_To do_:
Return all lines below containing the word "switching".

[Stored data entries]
########################################

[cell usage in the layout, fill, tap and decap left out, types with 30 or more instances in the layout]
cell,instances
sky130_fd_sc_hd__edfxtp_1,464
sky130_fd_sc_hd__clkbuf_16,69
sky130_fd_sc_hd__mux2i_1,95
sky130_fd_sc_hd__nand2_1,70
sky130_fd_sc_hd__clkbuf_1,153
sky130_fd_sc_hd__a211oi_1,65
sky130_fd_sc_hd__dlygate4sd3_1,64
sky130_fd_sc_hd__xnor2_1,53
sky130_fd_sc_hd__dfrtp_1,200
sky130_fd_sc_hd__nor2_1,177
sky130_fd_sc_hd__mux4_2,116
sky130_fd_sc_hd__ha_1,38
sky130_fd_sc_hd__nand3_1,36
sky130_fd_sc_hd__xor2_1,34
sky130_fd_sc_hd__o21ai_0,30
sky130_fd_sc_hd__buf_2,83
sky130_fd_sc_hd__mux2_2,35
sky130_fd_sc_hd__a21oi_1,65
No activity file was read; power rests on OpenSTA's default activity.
### src/rtl/pipe_ctrl_pkg.sv
`default_nettype none
// ============================================================================
// Module      : pipe_ctrl_pkg
// Description : Shared constants for the pipeline stall/flush controller:
//               stall masks, exception codes and FSM state encodings.
// Revision    : 1.0 - initial release
// ============================================================================
package pipe_ctrl_pkg;

    // stall_ctrl bit order: [0]pc [1]if [2]id [3]ex [4]mem [5]wb
    localparam logic [5:0] STALL_MASK_NONE = 6'b000000;
    localparam logic [5:0] STALL_MASK_IF   = 6'b000011;
    localparam logic [5:0] STALL_MASK_ID   = 6'b000111;
    localparam logic [5:0] STALL_MASK_EX   = 6'b001111;
    localparam logic [5:0] STALL_MASK_MEM  = 6'b011111;

    localparam logic [31:0] EXC_NONE         = 32'h0000_0000;
    localparam logic [31:0] EXC_INTERRUPT    = 32'h0000_0001;
    localparam logic [31:0] EXC_SYSCALL      = 32'h0000_0008;
    localparam logic [31:0] EXC_INST_INVALID = 32'h0000_000A;
    localparam logic [31:0] EXC_OVERFLOW     = 32'h0000_000C;
    localparam logic [31:0] EXC_TRAP         = 32'h0000_000D;
    localparam logic [31:0] EXC_ERET         = 32'h0000_000E;

    typedef enum logic [0:0] {
        PCTRL_IDLE     = 1'b0,
        PCTRL_FLUSHING = 1'b1
    } pctrl_state_t;

    // The deepest requesting stage decides how much of the front end is held.
    function automatic logic [5:0] stall_mask(
        input logic req_if,
        input logic req_id,
        input logic req_ex,
        input logic req_mem
    );
        logic [5:0] mask;
        mask = STALL_MASK_NONE;
        if (req_mem) begin
            mask = STALL_MASK_MEM;
        end else if (req_ex) begin
            mask = STALL_MASK_EX;
        end else if (req_id) begin
            mask = STALL_MASK_ID;
        end else if (req_if) begin
            mask = STALL_MASK_IF;
        end
        return mask;
    endfunction

endpackage
`default_nettype wire

### src/rtl/pipe_ctrl_watchdog.sv
`default_nettype none
// ============================================================================
// Module      : pipe_ctrl_watchdog
// Description : Counts consecutive stalled cycles (saturating) and raises a
//               sticky timeout flag once STALL_TIMEOUT is reached.
// Revision    : 1.0 - initial release
// ============================================================================
module pipe_ctrl_watchdog #(
    parameter int STALL_TIMEOUT = 1023
) (
    input  logic clk,
    input  logic rst,
    input  logic stalled,
    output logic stall_timeout
);

    localparam int c_cnt_w = $clog2(STALL_TIMEOUT + 1);
    localparam logic [c_cnt_w-1:0] c_limit    = c_cnt_w'(STALL_TIMEOUT);
    localparam logic [c_cnt_w-1:0] c_limit_m1 = c_cnt_w'(STALL_TIMEOUT - 1);

    logic [c_cnt_w-1:0] r_wd_cnt;
    logic               r_timeout;
    logic               w_hit;

    // This stalled cycle is the one that brings the count up to the limit.
    assign w_hit = stalled && (r_wd_cnt >= c_limit_m1);

    always_ff @(posedge clk or negedge rst) begin
        if (!rst) begin
            r_wd_cnt  <= '0;
            r_timeout <= 1'b0;
        end else begin
            if (!stalled) begin
                r_wd_cnt <= '0;
            end else if (r_wd_cnt != c_limit) begin
                r_wd_cnt <= r_wd_cnt + c_cnt_w'(1);
            end
            if (w_hit) begin
                r_timeout <= 1'b1;
            end
        end
    end

    assign stall_timeout = r_timeout;

endmodule
`default_nettype wire

### src/rtl/pipe_ctrl.sv
`default_nettype none
// ============================================================================
// Module      : pipe_ctrl
// Description : Pipeline stall/flush controller. Merges stage stall requests
//               with MEM-stage exceptions/ERET, redirects the PC and runs a
//               stall watchdog. Optional macro PIPE_CTRL_PERF_EN adds
//               perf_stall_cycles / perf_flush_count counters.
// Revision    : 1.0 - initial release
// ============================================================================
module pipe_ctrl
    import pipe_ctrl_pkg::*;
#(
    parameter logic [31:0] EXC_VECTOR    = 32'h0000_0020,
    parameter int          FLUSH_CYCLES  = 1,
    parameter int          STALL_TIMEOUT = 1023
) (
    input  logic        clk,
    input  logic        rst,
    input  logic        stallreq_if,
    input  logic        stallreq_id,
    input  logic        stallreq_ex,
    input  logic        stallreq_mem,
    input  logic [31:0] mem_except_type,
    input  logic [31:0] cp0_epc,
    output logic [5:0]  stall_ctrl,
    output logic        flush,
    output logic [31:0] new_pc,
    output logic        stall_timeout
`ifdef PIPE_CTRL_PERF_EN
    ,
    output logic [31:0] perf_stall_cycles,
    output logic [31:0] perf_flush_count
`endif
);

    // Event cycle is the first flush cycle, so FLUSHING covers the remaining ones.
    localparam logic [3:0] c_cnt_load = (FLUSH_CYCLES > 1) ? 4'(FLUSH_CYCLES - 2) : 4'd0;
    localparam bit         c_multi    = (FLUSH_CYCLES > 1);

    pctrl_state_t r_state;
    pctrl_state_t w_state_nxt;
    logic [3:0]   r_cnt;
    logic [3:0]   w_cnt_nxt;
    logic [31:0]  r_new_pc_q;
    logic [31:0]  w_redirect;
    logic         w_exc_valid;
    logic         w_event;

    assign w_exc_valid = (mem_except_type != EXC_NONE);
    assign w_redirect  = (mem_except_type == EXC_ERET) ? cp0_epc : EXC_VECTOR;

    // Outputs are gated by rst so an asserted reset silences them immediately.
    always_comb begin
        w_state_nxt = r_state;
        w_cnt_nxt   = r_cnt;
        w_event     = 1'b0;
        stall_ctrl  = STALL_MASK_NONE;
        flush       = 1'b0;
        new_pc      = 32'h0000_0000;
        case (r_state)
            PCTRL_IDLE: begin
                if (rst && w_exc_valid) begin
                    w_event = 1'b1;
                    flush   = 1'b1;
                    new_pc  = w_redirect;
                    if (c_multi) begin
                        w_state_nxt = PCTRL_FLUSHING;
                        w_cnt_nxt   = c_cnt_load;
                    end
                end else if (rst) begin
                    stall_ctrl = stall_mask(stallreq_if, stallreq_id,
                                            stallreq_ex, stallreq_mem);
                end
            end
            PCTRL_FLUSHING: begin
                flush  = rst;
                new_pc = rst ? r_new_pc_q : 32'h0000_0000;
                if (r_cnt == 4'd0) begin
                    w_state_nxt = PCTRL_IDLE;
                end else begin
                    w_cnt_nxt = r_cnt - 4'd1;
                end
            end
            default: begin
                w_state_nxt = PCTRL_IDLE;
            end
        endcase
    end

    always_ff @(posedge clk or negedge rst) begin
        if (!rst) begin
            r_state    <= PCTRL_IDLE;
            r_cnt      <= 4'd0;
            r_new_pc_q <= 32'h0000_0000;
        end else begin
            r_state <= w_state_nxt;
            r_cnt   <= w_cnt_nxt;
            if (w_event) begin
                r_new_pc_q <= w_redirect;
            end
        end
    end

    pipe_ctrl_watchdog #(
        .STALL_TIMEOUT (STALL_TIMEOUT)
    ) u_watchdog (
        .clk           (clk),
        .rst           (rst),
        .stalled       (stall_ctrl != STALL_MASK_NONE),
        .stall_timeout (stall_timeout)
    );

`ifdef PIPE_CTRL_PERF_EN
    logic [31:0] r_perf_stall;
    logic [31:0] r_perf_flush;

    always_ff @(posedge clk or negedge rst) begin
        if (!rst) begin
            r_perf_stall <= 32'h0000_0000;
            r_perf_flush <= 32'h0000_0000;
        end else begin
            if ((stall_ctrl != STALL_MASK_NONE) && (r_perf_stall != 32'hFFFF_FFFF)) begin
                r_perf_stall <= r_perf_stall + 32'd1;
            end
            if (w_event && (r_perf_flush != 32'hFFFF_FFFF)) begin
                r_perf_flush <= r_perf_flush + 32'd1;
            end
        end
    end

    assign perf_stall_cycles = r_perf_stall;
    assign perf_flush_count  = r_perf_flush;
`endif

endmodule
`default_nettype wire

### config.mk
export PLATFORM = sky130hd
export DESIGN_NAME = pipe_ctrl
export DESIGN_NICKNAME = d
export VERILOG_FILES = /design/src/rtl/pipe_ctrl_pkg.sv /design/src/rtl/pipe_ctrl_watchdog.sv /design/src/rtl/pipe_ctrl.sv
export SDC_FILE = /design/constraint.sdc
export NUM_CORES = 1
export LEC_CHECK = 0
export BUFFER_PORTS_ARGS = -buffer_cell sky130_fd_sc_hd__buf_2
export CAP_MARGIN = 0
export CORE_UTILIZATION = 40
export CTS_BUF_LIST = sky130_fd_sc_hd__clkbuf_16
export CTS_CLUSTER_DIAMETER = 80
export DETAILED_ROUTE_END_ITERATION = 16
export GPL_ROUTABILITY_DRIVEN = 1
export PLACE_DENSITY = 0.66
export SYNTH_ARGS = -nofsm -noshare
export SYNTH_HDL_FRONTEND = slang
export SYNTH_SLANG_ARGS = --single-unit
export TNS_END_PERCENT = 50
### constraint.sdc
create_clock -name clk -period 3.4 [get_ports clk]
set_input_delay 0.85 -clock clk [delete_from_list [all_inputs] [get_ports clk]]
set_output_delay 0.85 -clock clk [all_outputs]
set_load 0.01 [all_outputs]
==> results.cfg <==
[clocking]
numClockSinks = 48
cts_buffer_depth = 2
insertion_delay_ns = 0.28
root_buffer = clkbuf_16
cts-hold-fix-buffers = 0
cts_max_level = 2
cts_tree = done
clk_pin_slew_ns = 0.06
cts_resized = 0
post_cts_buffers = 0
cts_made_buffers = 5

[critical_path]
setup.worst_path.class = in2out
r2r-start = r_state
start_kind = input port
reg2reg_depth = 5
cp_max_fo = 22
r2r_end = u_watchdog.r_wd_cnt[7]
reg2reg_slack_ns = 1.51
arrival_ns = 2.34
worst-endpoint-required_ns = 2.55
end_kind = output port

[floorplanning]
initial_core_util = 0.420
num_rows = 31
die_h_microns = 89.9
design.core.area_sq_um = 7370
die_x_microns = 89.9
ios = 110
dieArea_sq_um = 8080

[sta]
min_period_over_period = 0.939
fmax_ghz = 0.313
fin_ws_ns = 0.208
rsz0062_at_grt = false
clock_skew_ns = 0.00313
drv_slew = 0
finalSetupTns_ns = 0
tightest_slew_ns = 0.843
min_period_ns = 3.19
final-hold-violation-count = 0
whs_ns = 0.474
slew-limit-headroom = 0.430
setup_viol = 0

[global_routing]
overflow = 0
grt_busiest_layer = met2
antenna_found_initial = 0
grtUsageMet3 = 0.0406
grt_use_met1 = 0.298
grt_usage = 0.216
grt_max_degree = 48
grt_pass1_wl_mm = 14.2
grt_use_met2 = 0.344
first_global_vias = 2820

[routing]
drt_wl_total_mm = 8.46
vias = 2918
drc = 0
viasPerCell = 5.50
drt_iter0_drc = 164
wl_per_cell_microns = 15.9
first_pass_iters = 4
ant_nets = 0

[placed_design]
io_buffer_count = 108
place_inst = 523
gp_congestion = 0.816
dp_slack_ns = 0.201
dp_hpwl_mm = 5.88

[run]
maxCapViolations = 0

[synth]
synth_warnings = 0
syn_nets = 403
synth_area_leaders = dfrtp_1 39%, a22o_1 8.8%, o21a_1 8.3%
ys.flop_type = dfrtp_1
async_reset_ff_frac = 1.00
synth-edff-count = 0
synth_cells = 330
synth_area_sq_um = 3090
seq_area_frac_synth = 0.389
synth_cell_types = 48
synth_top_cell_by_area = dfrtp_1
post_synth.cell_area_avg_sq_um = 9.37
synth_top_area_share = 0.389
ys_ff_latch = 48

[final_layout]
most-common-layout-cells = 108 x buf_2, 48 x dfrtp_1, 36 x nor3_1, 36 x nand3_1
area_growth_pct = 25.3
final_common_cell = buf_2
antenna_cells = 0
final_nets = 504
final_util = 0.526
layout.cells.non_filler = 531
drive_gt1_frac = 0.324

[pwr]
powerDensity_nw_per_um2 = 297
p_leak_nw = 1.84
ir_drop_mv = 0.228

[run_status]
outcome = complete, no violations

[hold_path]
hp-class = in2async
[where the power goes]
group	internal [mW]	total [mW]	leakage [nW]	switching (mW)
Combinational	0.0457	0.113	1.10	0.0675
Clock	0.265	0.467	0.0738	0.202
Sequential	0.571	0.571	0.666	0.0000000000688
Total	0.882	1.15	1.84	0.270
[synthesized netlist by cell type, types with 2 or more instances]
| cell | number |
|---|---|
| mux2i_1 | 2 |
| ha_1 | 3 |
| a22o_1 | 31 |
| nor3_1 | 36 |
| clkbuf_1 | 20 |
| o21a_1 | 34 |
| and2_1 | 34 |
| nor4_4 | 5 |
| nor4_2 | 3 |
| buf_6 | 3 |
| xnor2_1 | 3 |
| nor4_1 | 6 |
| nand3_1 | 36 |
| nor2_1 | 10 |
| dfrtp_1 | 48 |
| buf_4 | 2 |
| o21ai_0 | 5 |
| nand4_4 | 2 |
| buf_2 | 3 |
| o31ai_1 | 2 |
| inv_1 | 6 |
| nand2_1 | 10 |
[how the worst max path moves through the flow]
stage,slack [ns],start,to,cells after the start
floorplan,0.35,mem_except_type[20],stall_ctrl[2],4
global placement,0.27,mem_except_type[20],stall_ctrl[4],7
detailed placement,0.20,mem_except_type[19],stall_ctrl[4],7
CTS,0.20,mem_except_type[19],stall_ctrl[4],7
global route,0.11,mem_except_type[24],stall_ctrl[4],7
finish,0.21,mem_except_type[19],stall_ctrl[4],7
[per-stage QoR]
step	area [sq um]	power, mW
finish	3870	1.15
global route	3870	1.21
CTS	3870	1.16
detailed placement	3740	0.695
global placement	3740	0.694
floorplan	3090	0.618
[area by class of cell]
cell class	instances	area, sq um
clock buffers	5	125
clock inverters	3	11.3
fillers	667	3490
inverters	7	26.3
multi-input cells	246	1720
flip-flops and latches	48	1200
well taps	99	124
repair buffers	123	666
[critical path, cell delays in order]
cell and delay [ns]:
buf_2 0.11, nor4_2 0.39, nand4_4 0.18, buf_4 0.27, nor2_1 0.18, and4_1 0.22
buf_2 0.13
[state kept, by name, indices dropped and copies added (netlist names)]
name,cells
u_watchdog.r_wd_cnt,10
u_watchdog.stall_timeout,1
r_state,1
r_new_pc_q,32
r_cnt,4
[routing by layer]
| metal | routed length (microns) | vias to the layer above |
|---|---|---|
| li1 | - | 1414 |
| met1 | 3950 | 1429 |
| met2 | 4120 | 67 |
| met3 | 310 | 8 |
| met4 | 84 | 0 |
| met5 | 0 | - |
[cell families (layout without fill, tap and decap cells)]
kind of cell             after synthesis  count (layout)  synth area share
adder cells (fa/ha/maj)                3               3            0.0121
flip-flops                            48              48             0.389
AND/OR/NAND/NOR                      152             152             0.306
other                                  1               1           0.00121
buffers and inverters                 36             138            0.0546
AO/OA/AOI/OAI                         84              84             0.220
multiplexers                           2               2           0.00648
XOR/XNOR                               4               4            0.0113
Note: power is estimated with default switching activity, not from simulation.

########################################

_Answer to the problem_:
group	internal [mW]	total [mW]	leakage [nW]	switching (mW)
Note: power is estimated with default switching activity, not from simulation.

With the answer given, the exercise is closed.